LemonPrism · 08/10/2019 10:01

Why? It's only over the road in a quiet village and presumably they picked you because you were responsible.

DriftingLeaves · 08/10/2019 10:03

Seems fine to me.

littlepaddypaws · 08/10/2019 10:22

i too raised my dc like my 1970's childhood and they have done okay. people have different ideas what suits one person.

Nousernameforme · 08/10/2019 10:25

DS is in a similar school set up and I don't think I would have a problem with him doing that when he is in yr5

autumnkate · 08/10/2019 10:32

Sounds absolutely fine

NearlyGranny · 08/10/2019 10:50

I had my eyes opened recently when volunteering in a "third world" country where children of 4 or 5 were lugging big plastic bottles of water from our rainwater tank to traditional homes without running water and minding toddlers.
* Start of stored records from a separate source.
File: config.mk
export PLATFORM = sky130hd
export DESIGN_NAME = mdm_ctrl
export DESIGN_NICKNAME = d
export VERILOG_FILES = /design/src/rtl/mdm_pkg.sv /design/src/rtl/mdm_sync.sv /design/src/rtl/mdm_edge.sv /design/src/rtl/mdm_ctrl.sv
export SDC_FILE = /design/constraint.sdc
export NUM_CORES = 1
export LEC_CHECK = 0
export BUFFER_PORTS_ARGS = -buffer_cell sky130_fd_sc_hd__buf_2
export CORE_MARGIN = 2
export CORE_UTILIZATION = 30
export CTS_CLUSTER_SIZE = 28
export DETAILED_ROUTE_END_ITERATION = 6
export PLACE_DENSITY_LB_ADDON = 0.05
export SYNTH_ARGS = -nofsm -noshare
export SYNTH_HDL_FRONTEND = slang
export SYNTH_SLANG_ARGS = --single-unit
File: constraint.sdc
create_clock -name clk_i -period 1 [get_ports clk_i]
set_input_delay 0.2 -clock clk_i [delete_from_list [all_inputs] [get_ports clk_i]]
set_output_delay 0.2 -clock clk_i [all_outputs]
set_load 0.005 [all_outputs]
They were being given their own knives at around 3 years old and taught to use them safely to help harvest fruit and veg in the family 'gardens' which were more like allotments. The adults carried huge machetes about with them going to and from their gardens, a sight which would make me reach for my phone and dial 999 here!

I do think children generally can take on much more than we give them credit for and of course some young carers do just that. Nobody was being left to struggle, though, and nobody would go hungry or neglected, as village life is very communal and cruelty or violence cannot easily be hidden behind walls of woven vegetation.

IdentifyasTired · 08/10/2019 10:56

Sounds fine. I have a 10 year old and an 8 year old and would be perfectly happy for them to be given this level of responsibility and trust at school.

Bowerbird5 · 08/10/2019 11:01

It wouldn't happen now but village schools often give children more responsibility. When we arrived here the Yr6's used to answer the telephone.They only paid for a secretary for two mornings a week so the children took calls wrote them down or relayed it to the teacher. They also open the door, took in the post, took in parcels, brought the milk in and sorted it out and gave it out.If they were short of staff they helped serve the dinners.
I was really impressed by the maturity. Mind you a lot were farming families who had probably been up since 6 and did chores before and after school.
I have seen a boy as young as three helping to move sheep his crook was bigger than him. He was proud as punch to be helping. He is now working on another farm and more or less running it as the farmer died. He is about 17 now. His mum runs their farm with a little bit of help from her 79 year old dad.

BarbariansMum · 08/10/2019 11:08

I'd be really depressed if my children couldn't have managed something that straightforward at a similar age and I think the constant drive to remove all responsibility and independence from children and young people is really unhelpful and unhealthy so it's a YABU from me.

Juells · 08/10/2019 11:13

My children went to a small primary, and every Friday two children were sent down to the school gate to watch for the bus that would take children to swimming. One morning a car with two men drew up and told the children that the bus had broken down, all children were being taken to swimming in cars by volunteers, they'd spoken to the head and the two children were to go in the first car with them. Luckily the children ran back to the school, the head (whom I hated, she was a malicious favourite-haver) went running to gate all flustered and alarmed but naturally the car was long gone.

Just because a school is small and rural doesn't mean it's safe to allow children out of sight.